About this exercise |
Write the line that contains "share [%] |" and each one after it, word for word, ending with the final line of the data.

Saved data entries |
┌────────

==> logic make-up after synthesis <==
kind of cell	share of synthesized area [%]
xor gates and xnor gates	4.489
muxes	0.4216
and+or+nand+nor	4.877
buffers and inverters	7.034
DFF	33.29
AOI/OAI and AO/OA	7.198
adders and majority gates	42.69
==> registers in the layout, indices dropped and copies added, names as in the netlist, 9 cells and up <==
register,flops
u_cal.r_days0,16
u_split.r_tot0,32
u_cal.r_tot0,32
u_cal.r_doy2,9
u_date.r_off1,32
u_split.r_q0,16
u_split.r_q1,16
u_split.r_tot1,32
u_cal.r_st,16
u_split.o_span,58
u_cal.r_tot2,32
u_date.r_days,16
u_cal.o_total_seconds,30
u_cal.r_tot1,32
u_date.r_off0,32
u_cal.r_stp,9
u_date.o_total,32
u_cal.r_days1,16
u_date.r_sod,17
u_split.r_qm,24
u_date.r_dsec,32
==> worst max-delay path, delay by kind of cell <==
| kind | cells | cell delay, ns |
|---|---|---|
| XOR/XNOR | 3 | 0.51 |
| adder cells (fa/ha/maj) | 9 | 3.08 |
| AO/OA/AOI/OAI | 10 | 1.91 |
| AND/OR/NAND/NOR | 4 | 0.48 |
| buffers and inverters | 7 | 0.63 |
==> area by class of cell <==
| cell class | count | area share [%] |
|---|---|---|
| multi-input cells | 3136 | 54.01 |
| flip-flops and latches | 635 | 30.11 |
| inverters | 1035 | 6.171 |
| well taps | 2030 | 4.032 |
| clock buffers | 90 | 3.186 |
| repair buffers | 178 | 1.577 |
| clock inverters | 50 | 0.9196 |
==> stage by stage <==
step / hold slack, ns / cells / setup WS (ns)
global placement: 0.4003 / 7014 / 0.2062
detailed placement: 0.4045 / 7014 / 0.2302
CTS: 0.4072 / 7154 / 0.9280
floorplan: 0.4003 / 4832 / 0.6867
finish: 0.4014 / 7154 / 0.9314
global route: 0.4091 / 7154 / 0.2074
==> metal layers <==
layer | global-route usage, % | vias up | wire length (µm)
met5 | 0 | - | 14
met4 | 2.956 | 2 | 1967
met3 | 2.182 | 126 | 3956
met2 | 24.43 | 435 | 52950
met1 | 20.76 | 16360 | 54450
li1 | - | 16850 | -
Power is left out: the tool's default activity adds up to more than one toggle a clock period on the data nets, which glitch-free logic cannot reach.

└────────

Reply to the task |
| cell class | count | area share [%] |
|---|---|---|
| multi-input cells | 3136 | 54.01 |
| flip-flops and latches | 635 | 30.11 |
| inverters | 1035 | 6.171 |
| well taps | 2030 | 4.032 |
| clock buffers | 90 | 3.186 |
| repair buffers | 178 | 1.577 |
| clock inverters | 50 | 0.9196 |
==> stage by stage <==
step / hold slack, ns / cells / setup WS (ns)
global placement: 0.4003 / 7014 / 0.2062
detailed placement: 0.4045 / 7014 / 0.2302
CTS: 0.4072 / 7154 / 0.9280
floorplan: 0.4003 / 4832 / 0.6867
finish: 0.4014 / 7154 / 0.9314
global route: 0.4091 / 7154 / 0.2074
==> metal layers <==
layer | global-route usage, % | vias up | wire length (µm)
met5 | 0 | - | 14
met4 | 2.956 | 2 | 1967
met3 | 2.182 | 126 | 3956
met2 | 24.43 | 435 | 52950
met1 | 20.76 | 16360 | 54450
li1 | - | 16850 | -
Power is left out: the tool's default activity adds up to more than one toggle a clock period on the data nets, which glitch-free logic cannot reach.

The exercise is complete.